## Material provided

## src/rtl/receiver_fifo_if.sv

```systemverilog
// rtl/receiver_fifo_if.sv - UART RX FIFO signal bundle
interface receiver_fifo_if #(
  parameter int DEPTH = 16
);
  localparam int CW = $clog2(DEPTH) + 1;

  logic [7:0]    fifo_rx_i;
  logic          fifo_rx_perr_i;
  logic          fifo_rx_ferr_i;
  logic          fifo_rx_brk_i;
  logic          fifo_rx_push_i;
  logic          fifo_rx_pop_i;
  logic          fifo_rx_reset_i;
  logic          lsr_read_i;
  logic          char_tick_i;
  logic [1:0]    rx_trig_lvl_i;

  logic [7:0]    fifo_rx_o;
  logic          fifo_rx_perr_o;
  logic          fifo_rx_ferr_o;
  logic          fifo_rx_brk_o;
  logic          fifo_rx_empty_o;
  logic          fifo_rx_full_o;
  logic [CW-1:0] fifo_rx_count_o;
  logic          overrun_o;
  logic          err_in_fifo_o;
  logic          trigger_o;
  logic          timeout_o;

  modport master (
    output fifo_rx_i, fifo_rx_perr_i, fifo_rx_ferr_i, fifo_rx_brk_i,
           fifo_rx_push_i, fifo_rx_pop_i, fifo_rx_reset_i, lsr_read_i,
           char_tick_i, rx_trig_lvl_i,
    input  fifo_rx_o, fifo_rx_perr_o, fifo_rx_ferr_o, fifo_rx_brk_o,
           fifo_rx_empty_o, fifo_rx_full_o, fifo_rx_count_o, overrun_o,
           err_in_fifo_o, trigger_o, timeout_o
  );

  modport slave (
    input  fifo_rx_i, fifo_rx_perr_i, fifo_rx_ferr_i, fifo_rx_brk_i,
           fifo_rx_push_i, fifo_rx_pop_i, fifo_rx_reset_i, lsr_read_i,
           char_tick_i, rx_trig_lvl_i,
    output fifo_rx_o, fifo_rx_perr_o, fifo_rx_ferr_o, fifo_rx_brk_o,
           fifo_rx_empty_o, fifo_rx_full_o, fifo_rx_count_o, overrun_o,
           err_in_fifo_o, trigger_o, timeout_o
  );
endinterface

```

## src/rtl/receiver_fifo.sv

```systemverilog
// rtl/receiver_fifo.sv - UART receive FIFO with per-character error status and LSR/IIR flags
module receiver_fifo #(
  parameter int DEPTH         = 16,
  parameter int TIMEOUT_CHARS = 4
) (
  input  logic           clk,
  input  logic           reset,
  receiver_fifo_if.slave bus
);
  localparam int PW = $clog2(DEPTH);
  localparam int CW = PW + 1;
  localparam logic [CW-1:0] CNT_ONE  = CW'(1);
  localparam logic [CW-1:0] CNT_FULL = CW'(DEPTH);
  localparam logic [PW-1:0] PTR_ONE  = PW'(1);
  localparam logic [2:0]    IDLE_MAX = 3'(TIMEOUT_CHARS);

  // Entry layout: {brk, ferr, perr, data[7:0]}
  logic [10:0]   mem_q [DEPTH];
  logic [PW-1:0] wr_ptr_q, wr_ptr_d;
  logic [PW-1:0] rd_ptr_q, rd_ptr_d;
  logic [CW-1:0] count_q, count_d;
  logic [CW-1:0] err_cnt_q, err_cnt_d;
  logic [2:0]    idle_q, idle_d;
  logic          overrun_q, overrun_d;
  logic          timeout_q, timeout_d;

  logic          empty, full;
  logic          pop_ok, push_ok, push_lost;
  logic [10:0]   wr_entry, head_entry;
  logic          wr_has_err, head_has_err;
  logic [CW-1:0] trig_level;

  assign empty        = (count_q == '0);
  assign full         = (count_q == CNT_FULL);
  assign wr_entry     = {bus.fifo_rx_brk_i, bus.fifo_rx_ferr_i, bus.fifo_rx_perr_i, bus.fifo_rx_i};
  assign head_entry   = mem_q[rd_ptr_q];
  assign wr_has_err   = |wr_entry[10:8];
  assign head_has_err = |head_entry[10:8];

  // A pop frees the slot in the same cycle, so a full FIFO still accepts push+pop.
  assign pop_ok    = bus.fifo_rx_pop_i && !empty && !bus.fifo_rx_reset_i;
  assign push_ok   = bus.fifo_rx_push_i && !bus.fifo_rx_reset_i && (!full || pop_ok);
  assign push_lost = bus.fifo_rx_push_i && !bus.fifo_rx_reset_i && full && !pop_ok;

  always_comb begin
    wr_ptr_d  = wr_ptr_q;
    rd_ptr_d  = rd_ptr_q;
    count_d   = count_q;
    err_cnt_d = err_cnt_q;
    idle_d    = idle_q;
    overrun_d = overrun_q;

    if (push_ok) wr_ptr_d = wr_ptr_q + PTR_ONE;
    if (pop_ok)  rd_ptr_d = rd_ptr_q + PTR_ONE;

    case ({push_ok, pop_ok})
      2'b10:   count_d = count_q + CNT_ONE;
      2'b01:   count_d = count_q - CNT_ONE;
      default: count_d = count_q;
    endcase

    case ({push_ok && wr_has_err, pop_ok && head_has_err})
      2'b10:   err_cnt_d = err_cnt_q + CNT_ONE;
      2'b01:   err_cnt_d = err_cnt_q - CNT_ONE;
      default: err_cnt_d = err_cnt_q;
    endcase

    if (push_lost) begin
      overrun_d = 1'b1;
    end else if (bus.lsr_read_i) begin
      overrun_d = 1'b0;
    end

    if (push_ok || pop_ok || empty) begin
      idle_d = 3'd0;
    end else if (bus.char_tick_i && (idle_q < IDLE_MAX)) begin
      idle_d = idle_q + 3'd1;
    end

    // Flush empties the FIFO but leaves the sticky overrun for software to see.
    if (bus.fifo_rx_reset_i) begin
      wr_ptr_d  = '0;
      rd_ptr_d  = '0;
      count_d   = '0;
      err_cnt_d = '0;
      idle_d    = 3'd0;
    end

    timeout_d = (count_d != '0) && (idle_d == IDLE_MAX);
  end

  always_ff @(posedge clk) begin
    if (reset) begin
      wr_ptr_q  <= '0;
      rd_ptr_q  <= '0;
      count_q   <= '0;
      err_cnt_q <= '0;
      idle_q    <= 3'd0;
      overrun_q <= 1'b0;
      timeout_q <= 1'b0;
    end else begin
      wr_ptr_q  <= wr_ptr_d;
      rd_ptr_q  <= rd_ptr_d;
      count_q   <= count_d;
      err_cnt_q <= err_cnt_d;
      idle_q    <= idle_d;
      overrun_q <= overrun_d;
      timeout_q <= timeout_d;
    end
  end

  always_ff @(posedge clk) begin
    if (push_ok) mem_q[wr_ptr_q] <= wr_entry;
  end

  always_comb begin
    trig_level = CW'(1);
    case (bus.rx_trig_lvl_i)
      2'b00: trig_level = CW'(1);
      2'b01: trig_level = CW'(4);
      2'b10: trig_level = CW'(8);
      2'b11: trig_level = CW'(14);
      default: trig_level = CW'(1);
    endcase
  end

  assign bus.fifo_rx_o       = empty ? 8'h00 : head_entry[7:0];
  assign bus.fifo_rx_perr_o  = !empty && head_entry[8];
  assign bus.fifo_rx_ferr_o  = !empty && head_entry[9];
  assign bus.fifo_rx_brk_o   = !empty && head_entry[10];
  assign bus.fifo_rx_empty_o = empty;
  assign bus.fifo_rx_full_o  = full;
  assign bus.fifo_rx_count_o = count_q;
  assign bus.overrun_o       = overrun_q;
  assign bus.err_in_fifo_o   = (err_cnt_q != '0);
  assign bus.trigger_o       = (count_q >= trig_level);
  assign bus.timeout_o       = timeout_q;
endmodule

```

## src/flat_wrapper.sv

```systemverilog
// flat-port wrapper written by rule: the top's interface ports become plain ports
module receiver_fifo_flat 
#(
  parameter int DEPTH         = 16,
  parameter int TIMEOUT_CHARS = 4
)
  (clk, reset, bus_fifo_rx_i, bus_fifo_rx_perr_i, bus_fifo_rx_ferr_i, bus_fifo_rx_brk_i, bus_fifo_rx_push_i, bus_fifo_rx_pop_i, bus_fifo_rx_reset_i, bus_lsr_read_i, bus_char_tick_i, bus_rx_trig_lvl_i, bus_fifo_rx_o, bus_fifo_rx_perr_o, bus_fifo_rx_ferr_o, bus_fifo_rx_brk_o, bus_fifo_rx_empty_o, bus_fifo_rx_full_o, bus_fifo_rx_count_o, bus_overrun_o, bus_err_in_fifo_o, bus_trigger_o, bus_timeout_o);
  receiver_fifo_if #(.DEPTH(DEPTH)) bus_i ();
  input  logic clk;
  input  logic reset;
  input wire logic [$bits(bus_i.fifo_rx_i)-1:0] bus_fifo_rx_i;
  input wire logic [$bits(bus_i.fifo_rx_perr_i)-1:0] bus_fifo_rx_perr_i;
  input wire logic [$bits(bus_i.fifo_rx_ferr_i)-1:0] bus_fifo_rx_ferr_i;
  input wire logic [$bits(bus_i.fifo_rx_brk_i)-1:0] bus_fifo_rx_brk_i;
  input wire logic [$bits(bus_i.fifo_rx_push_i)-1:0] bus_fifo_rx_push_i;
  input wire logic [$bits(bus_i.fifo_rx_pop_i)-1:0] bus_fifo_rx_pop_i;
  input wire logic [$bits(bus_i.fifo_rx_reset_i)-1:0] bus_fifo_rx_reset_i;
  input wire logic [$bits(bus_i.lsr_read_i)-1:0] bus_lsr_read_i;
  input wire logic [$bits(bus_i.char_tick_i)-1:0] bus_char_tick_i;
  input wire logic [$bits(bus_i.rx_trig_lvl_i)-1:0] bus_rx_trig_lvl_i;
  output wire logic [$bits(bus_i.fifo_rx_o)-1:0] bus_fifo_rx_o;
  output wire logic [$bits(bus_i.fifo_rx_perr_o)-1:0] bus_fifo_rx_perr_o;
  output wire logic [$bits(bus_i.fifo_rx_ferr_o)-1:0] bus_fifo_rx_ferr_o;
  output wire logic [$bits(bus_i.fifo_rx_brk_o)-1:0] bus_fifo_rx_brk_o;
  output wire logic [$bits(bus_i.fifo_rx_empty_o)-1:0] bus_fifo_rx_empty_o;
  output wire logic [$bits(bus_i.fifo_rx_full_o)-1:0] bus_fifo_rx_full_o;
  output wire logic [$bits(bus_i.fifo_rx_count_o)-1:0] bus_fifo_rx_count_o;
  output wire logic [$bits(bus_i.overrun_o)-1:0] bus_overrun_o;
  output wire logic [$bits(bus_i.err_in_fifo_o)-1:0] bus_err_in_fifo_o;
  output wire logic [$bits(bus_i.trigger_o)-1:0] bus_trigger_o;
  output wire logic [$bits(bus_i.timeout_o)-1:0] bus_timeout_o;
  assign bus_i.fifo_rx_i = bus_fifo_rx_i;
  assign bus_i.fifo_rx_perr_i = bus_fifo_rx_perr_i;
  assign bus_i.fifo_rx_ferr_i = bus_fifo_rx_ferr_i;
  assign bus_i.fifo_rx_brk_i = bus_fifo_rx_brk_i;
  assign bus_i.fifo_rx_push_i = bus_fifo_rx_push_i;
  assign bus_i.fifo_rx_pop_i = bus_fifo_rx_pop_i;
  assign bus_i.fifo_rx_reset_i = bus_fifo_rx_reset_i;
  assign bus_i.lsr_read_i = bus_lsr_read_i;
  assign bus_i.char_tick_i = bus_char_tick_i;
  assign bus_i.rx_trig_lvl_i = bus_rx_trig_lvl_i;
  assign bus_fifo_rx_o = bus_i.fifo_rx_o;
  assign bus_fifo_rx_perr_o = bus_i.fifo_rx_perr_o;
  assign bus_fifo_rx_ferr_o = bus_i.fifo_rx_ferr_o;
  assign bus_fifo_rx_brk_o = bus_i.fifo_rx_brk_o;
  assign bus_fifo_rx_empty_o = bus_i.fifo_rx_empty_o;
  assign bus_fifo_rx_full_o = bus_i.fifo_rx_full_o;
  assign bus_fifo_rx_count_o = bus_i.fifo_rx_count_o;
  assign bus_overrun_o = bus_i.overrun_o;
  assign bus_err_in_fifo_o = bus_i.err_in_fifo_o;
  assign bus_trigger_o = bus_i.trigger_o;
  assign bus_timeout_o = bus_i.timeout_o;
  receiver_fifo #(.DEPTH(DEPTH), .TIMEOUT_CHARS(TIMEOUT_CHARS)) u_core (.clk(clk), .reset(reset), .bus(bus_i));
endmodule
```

## The problem
Tally up how many lines in the records contain the string "else". Answer with that figure only.

## Answer space
3